Categories describe primary responsibility. Any service may still subscribe to events for cache invalidation or local state.

Platform Boundary

Trellis platform code and cloud/domain code are intentionally separate.

Rules:

the Trellis platform repo owns protocol/runtime libraries, the trellis runtime service, jobs, Trellis-owned contracts, and contract tooling
cloud repos own domain services, domain contracts, apps, and domain models unless a model is required by a Trellis-owned contract or shared Trellis runtime library
@qlever-llc/trellis is a runtime library, not a central registry for every service API
service APIs are defined with the service that owns them and consumed through contract packages

Communication Patterns

Events

Events announce state changes.
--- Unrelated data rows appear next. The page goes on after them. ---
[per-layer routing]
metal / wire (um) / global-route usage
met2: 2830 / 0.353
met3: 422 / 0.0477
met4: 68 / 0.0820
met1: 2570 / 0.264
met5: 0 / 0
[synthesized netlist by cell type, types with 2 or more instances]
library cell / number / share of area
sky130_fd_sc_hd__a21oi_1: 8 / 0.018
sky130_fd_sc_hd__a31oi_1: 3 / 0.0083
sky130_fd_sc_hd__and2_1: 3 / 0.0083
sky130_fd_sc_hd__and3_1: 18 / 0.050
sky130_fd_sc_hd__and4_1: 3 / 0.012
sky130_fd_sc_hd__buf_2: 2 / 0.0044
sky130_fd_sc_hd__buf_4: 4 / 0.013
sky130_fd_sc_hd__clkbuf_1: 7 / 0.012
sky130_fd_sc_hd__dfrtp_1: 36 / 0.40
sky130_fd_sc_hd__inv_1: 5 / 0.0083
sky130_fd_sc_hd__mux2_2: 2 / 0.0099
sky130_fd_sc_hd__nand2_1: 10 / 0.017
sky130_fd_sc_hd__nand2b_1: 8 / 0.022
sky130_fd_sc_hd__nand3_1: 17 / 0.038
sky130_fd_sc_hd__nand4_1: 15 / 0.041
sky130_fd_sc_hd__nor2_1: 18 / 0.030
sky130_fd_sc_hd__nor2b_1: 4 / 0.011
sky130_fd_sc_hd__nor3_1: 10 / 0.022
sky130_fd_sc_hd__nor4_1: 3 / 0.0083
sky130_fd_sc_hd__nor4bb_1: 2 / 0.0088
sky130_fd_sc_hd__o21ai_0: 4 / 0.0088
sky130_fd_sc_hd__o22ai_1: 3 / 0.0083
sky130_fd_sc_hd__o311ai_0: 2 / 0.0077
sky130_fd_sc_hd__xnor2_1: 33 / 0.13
File: config.mk
export PLATFORM = sky130hd
export DESIGN_NAME = udp_rx_parser
export DESIGN_NICKNAME = d
export VERILOG_FILES = /design/src/rtl/udp_rx_parser.sv
export SDC_FILE = /design/constraint.sdc
export NUM_CORES = 1
export LEC_CHECK = 0
export BUFFER_PORTS_ARGS = -buffer_cell sky130_fd_sc_hd__buf_2
export CAP_MARGIN = 20
export CORE_UTILIZATION = 40
export CTS_BUF_LIST = sky130_fd_sc_hd__clkbuf_4
export CTS_CLUSTER_DIAMETER = 200
export DETAILED_ROUTE_END_ITERATION = 7
export GPL_TIMING_DRIVEN = 0
export SLEW_MARGIN = 20
export SYNTH_ARGS = -nofsm -noshare
export SYNTH_HDL_FRONTEND = slang
export SYNTH_SLANG_ARGS = --single-unit
File: constraint.sdc
create_clock -name gmii_rx_clk -period 6.3 [get_ports gmii_rx_clk]
set_clock_uncertainty 0.15 [all_clocks]
set_input_delay 0.315 -clock gmii_rx_clk [delete_from_list [all_inputs] [get_ports gmii_rx_clk]]
set_output_delay 0.315 -clock gmii_rx_clk [all_outputs]
set_load 0.1 [all_outputs]
<file path="src/rtl/bingo_pkg.sv">
// Shared types and helpers for the bingo board number-entry blocks.
package bingo_pkg;

  localparam int MAX_SIDE = 9;

  typedef enum logic [1:0] {
    IDLE = 2'd0,
    SEL  = 2'd1,
    AUTO = 2'd2,
    FIN  = 2'd3
  } sel_state_e;

  typedef struct packed {
    logic       ok;
    logic [7:0] value;
  } bcd_dec_t;

  // ok flags that both digits are decimal; value is only meaningful when ok is set
  function automatic bcd_dec_t bcd2bin(input logic [7:0] bcd);
    bcd_dec_t r;
    r.ok    = (bcd[7:4] <= 4'd9) && (bcd[3:0] <= 4'd9);
    r.value = ({4'd0, bcd[7:4]} * 8'd10) + {4'd0, bcd[3:0]};
    return r;
  endfunction

endpackage

</file>
<file path="src/rtl/board_select_lowest_unused.sv">
// Priority encoder returning the lowest number (1-based) whose used bit is clear.
module lowest_unused #(
  parameter int CELLS = 25,
  parameter int NUM_W = 5
) (
  input  logic [CELLS-1:0] used_i,
  output logic [NUM_W-1:0] value_o,
  output logic             found_o
);

  // Scan downward so the lowest free entry is the last one to win
  always_comb begin
    value_o = '0;
    found_o = 1'b0;
    for (int i = CELLS - 1; i >= 0; i--) begin
      if (!used_i[i]) begin
        value_o = NUM_W'(i + 1);
        found_o = 1'b1;
      end else begin
        value_o = value_o;
      end
    end
  end

endmodule

</file>
<file path="src/rtl/board_select.sv">
// Collects a permutation of 1..SIDE^2 from BCD keypad entries into a packed board map.
module board_select
  import bingo_pkg::*;
#(
  parameter int SIDE  = 5,
  parameter int CELLS = SIDE * SIDE,
  parameter int NUM_W = $clog2(CELLS + 1)
) (
  input  logic                   clk,
  input  logic                   rst,
  input  logic                   interboard_rst,
  input  logic                   start_sel,
  input  logic [7:0]             cur_number_BCD,
  input  logic                   enter_pulse,
  input  logic                   undo_pulse,
  input  logic                   auto_fill,
  output logic                   sel_done,
  output logic                   busy,
  output logic                   reject_pulse,
  output logic [NUM_W-1:0]       filled_count,
  output logic [CELLS*NUM_W-1:0] map
);

  localparam int IDX_W = $clog2(CELLS);

  sel_state_e               state_q, state_d;
  logic [CELLS*NUM_W-1:0]   map_q, map_d;
  logic [CELLS-1:0]         used_q, used_d;
  logic [NUM_W-1:0]         cnt_q, cnt_d;
  logic                     rej_q, rej_d;

  bcd_dec_t                 dec_s;
  logic                     ent_ok_s;
  logic                     full_s;
  logic [IDX_W-1:0]         ent_idx_s;
  logic [IDX_W-1:0]         wr_slot_s;
  logic [IDX_W-1:0]         undo_slot_s;
  logic [NUM_W-1:0]         undo_val_s;
  logic [IDX_W-1:0]         undo_idx_s;
  logic [NUM_W-1:0]         low_val_s;
  logic [IDX_W-1:0]         low_idx_s;
  logic                     low_found_s;

  lowest_unused #(
    .CELLS (CELLS),
    .NUM_W (NUM_W)
  ) u_lowest (
    .used_i  (used_q),
    .value_o (low_val_s),
    .found_o (low_found_s)
  );

  // The used-bit lookup is masked by the range test, so an out-of-range index is harmless
  assign dec_s       = bcd2bin(cur_number_BCD);
  assign ent_idx_s   = IDX_W'(dec_s.value - 8'd1);
  assign ent_ok_s    = dec_s.ok && (dec_s.value >= 8'd1) && (dec_s.value <= 8'(CELLS))
                       && !used_q[ent_idx_s];
  assign full_s      = (cnt_q == NUM_W'(CELLS));
  assign wr_slot_s   = IDX_W'(cnt_q);
  assign undo_slot_s = IDX_W'(cnt_q - NUM_W'(1));
  assign undo_val_s  = map_q[undo_slot_s*NUM_W +: NUM_W];
  assign undo_idx_s  = IDX_W'(undo_val_s - NUM_W'(1));
  assign low_idx_s   = IDX_W'(low_val_s - NUM_W'(1));

  // Next-state decode for the FSM, board map, used bitmap and reject strobe
  always_comb begin
    state_d = state_q;
    map_d   = map_q;
    used_d  = used_q;
    cnt_d   = cnt_q;
    rej_d   = 1'b0;
    case (state_q)
      IDLE: begin
        if (start_sel) begin
          state_d = SEL;
          map_d   = '0;
          used_d  = '0;
          cnt_d   = '0;
        end else begin
          state_d = IDLE;
        end
      end
      SEL: begin
        if (full_s) begin
          state_d = FIN;
        end else if (enter_pulse && undo_pulse) begin
          rej_d = 1'b1;
        end else if (enter_pulse) begin
          if (ent_ok_s) begin
            map_d[wr_slot_s*NUM_W +: NUM_W] = NUM_W'(dec_s.value);
            used_d[ent_idx_s]               = 1'b1;
            cnt_d                           = cnt_q + NUM_W'(1);
          end else begin
            rej_d = 1'b1;
          end
        end else if (undo_pulse) begin
          if (cnt_q != '0) begin
            map_d[undo_slot_s*NUM_W +: NUM_W] = '0;
            used_d[undo_idx_s]                = 1'b0;
            cnt_d                             = cnt_q - NUM_W'(1);
          end else begin
            rej_d = 1'b1;
          end
        end else if (auto_fill) begin
          state_d = AUTO;
        end else begin
          state_d = SEL;
        end
      end
      AUTO: begin
        if (full_s) begin
          state_d = FIN;
        end else if (low_found_s) begin
          map_d[wr_slot_s*NUM_W +: NUM_W] = low_val_s;
          used_d[low_idx_s]               = 1'b1;
          cnt_d                           = cnt_q + NUM_W'(1);
        end else begin
          state_d = AUTO;
        end
      end
      FIN:     state_d = IDLE;
      default: state_d = IDLE;
    endcase
  end

  // State registers; the sibling board's clear acts like reset but on the clock edge
  always_ff @(posedge clk or posedge rst) begin
    if (rst) begin
      state_q <= IDLE;
      map_q   <= '0;
      used_q  <= '0;
      cnt_q   <= '0;
      rej_q   <= 1'b0;
    end else if (interboard_rst) begin
      state_q <= IDLE;
      map_q   <= '0;
      used_q  <= '0;
      cnt_q   <= '0;
      rej_q   <= 1'b0;
    end else begin
      state_q <= state_d;
      map_q   <= map_d;
      used_q  <= used_d;
      cnt_q   <= cnt_d;
      rej_q   <= rej_d;
    end
  end

  assign busy         = (state_q == SEL) || (state_q == AUTO);
  assign sel_done     = (state_q == FIN);
  assign reject_pulse = rej_q;
  assign filled_count = cnt_q;
  assign map          = map_q;

endmodule
</file>
**src/rtl/register_file_sb.sv**
```systemverilog
// Two-read/one-write flop register file with a per-register pending-write scoreboard.
// Optional write-to-read forwarding is compiled in when REGFILE_BYPASS_EN is defined.
module register_file_sb #(
  parameter int N        = 32,
  parameter int L        = 5,
  parameter int ZERO_REG = 1
) (
  input  logic         clk,
  input  logic         rst,
  input  logic         wr_ena,
  input  logic [L-1:0] wr_addr,
  input  logic [N-1:0] wr_data,
  input  logic         rsv_ena,
  input  logic [L-1:0] rsv_addr,
  input  logic [L-1:0] rd_addr0,
  input  logic [L-1:0] rd_addr1,
  output logic [N-1:0] rd_data0,
  output logic [N-1:0] rd_data1,
  output logic         busy0,
  output logic         busy1,
  output logic [L:0]   pending_count
);

  localparam int DEPTH = 1 << L;

  logic [N-1:0]     regs [DEPTH];
  logic [DEPTH-1:0] busy;
  logic [DEPTH-1:0] busy_next;
  logic             wr_hit;
  logic             rsv_hit;
  logic             cnt_inc;
  logic             cnt_dec;
  logic [L-1:0]     rd_addr [2];
  logic [N-1:0]     rd_data [2];
  logic [1:0]       rd_busy;
  logic [1:0]       fwd;

  function automatic logic is_zero(input logic [L-1:0] a);
    return (ZERO_REG != 0) && (a == '0);
  endfunction

  assign wr_hit  = wr_ena && !is_zero(wr_addr);
  assign rsv_hit = rsv_ena && !is_zero(rsv_addr);

  // Next scoreboard state; a reservation wins over a completion to the same register.
  always_comb begin
    cnt_inc = rsv_hit && !busy[rsv_addr];
    cnt_dec = wr_hit && busy[wr_addr] && !(rsv_hit && (rsv_addr == wr_addr));
    for (int i = 0; i < DEPTH; i++) begin
      busy_next[i] = (rsv_hit && (rsv_addr == L'(i))) ? 1'b1 :
                     (wr_hit  && (wr_addr  == L'(i))) ? 1'b0 : busy[i];
    end
  end

  // Storage, scoreboard and the running count of busy registers.
  always_ff @(posedge clk or posedge rst) begin
    if (rst) begin
      for (int i = 0; i < DEPTH; i++) begin
        regs[i] <= '0;
      end
      busy          <= '0;
      pending_count <= '0;
    end else begin
      if (wr_hit) begin
        regs[wr_addr] <= wr_data;
      end
      busy          <= busy_next;
      pending_count <= pending_count + (L+1)'(cnt_inc) - (L+1)'(cnt_dec);
    end
  end

  assign rd_addr[0] = rd_addr0;
  assign rd_addr[1] = rd_addr1;

  // Combinational read ports with optional same-cycle forwarding of the writeback.
  always_comb begin
    for (int k = 0; k < 2; k++) begin
`ifdef REGFILE_BYPASS_EN
      fwd[k] = wr_hit && (wr_addr == rd_addr[k]);
`else
      fwd[k] = 1'b0;
`endif
      rd_data[k] = fwd[k] ? wr_data :
                   (is_zero(rd_addr[k]) ? '0 : regs[rd_addr[k]]);
      rd_busy[k] = fwd[k] ? 1'b0 : busy[rd_addr[k]];
    end
  end

  assign rd_data0 = rd_data[0];
  assign rd_data1 = rd_data[1];
  assign busy0    = rd_busy[0];
  assign busy1    = rd_busy[1];

endmodule

```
Publishers fire and forget.

Subject naming:

events.v1.<Domain>.<...tokens>

Examples:

events.v1.Partner.Changed.<origin>.<id>
events.v1.Identity.Changed.<origin>.<id>
events.v1.Document.Uploaded.<contentType>.<partnerId>

Rules:

add subject tokens only when consumers need selective subscription and the cardinality is bounded and stable
token order matters; put the most-filtered tokens first
event handlers must be idempotent because delivery is at-least-once
direct event publish is the default; use a prepared event and service-owned outbox only when event publication must be coupled to service-local durable state
outbox dispatch MAY use a process-local wakeup helper to reduce latency, but the wakeup MUST happen after the outbox write commits; enqueueing a row inside a transaction must not directly publish work that can later roll back
consumers should use an inbox only for handlers that are not naturally idempotent
SQL services own migrations and transactions for local state, outbox rows, and inbox rows; NATS KV inbox/outbox helpers provide durable dedupe/queue storage but are not transactional with unrelated database side effects
process-local outbox wakeups are latency optimizations only; durable retry and recovery still depend on persisted outbox state and an explicit dispatch or recovery scan
a prepared event transport record MUST NOT duplicate the publisher’s contract id or contract digest
event subscribe permissions are event-type gates, not per-entity ACLs; do not encode user-owned object lists into Trellis runtime permissions

Feeds

Feeds expose caller-visible live views that are authorized by the owning service. They are request/reply streams: a caller requests a feed with typed input, and the service emits typed frames to the caller’s reply inbox.

Subject naming:

feeds.v1.<Domain>.<LiveView>

Examples:

feeds.v1.Device.Events
feeds.v1.Audit.Feed
feeds.v1.Inspection.Updates

Rules:

use feeds when normal apps need reactive UI updates filtered by application authorization, such as devices visible to the logged-in user
feed subjects are request subjects, not raw event subjects
the service owns fine-grained authorization against the authenticated caller, feed input, and every emitted frame
normal apps that use feeds do not receive raw events.v1.* subscribe permissions for the backing domain events
feeds are live streams, not durable operations; use operations when the caller needs resumable workflow state or terminal completion

RPCs

RPCs query data or perform bounded synchronous operations. Caller-visible long-running workflows use operations.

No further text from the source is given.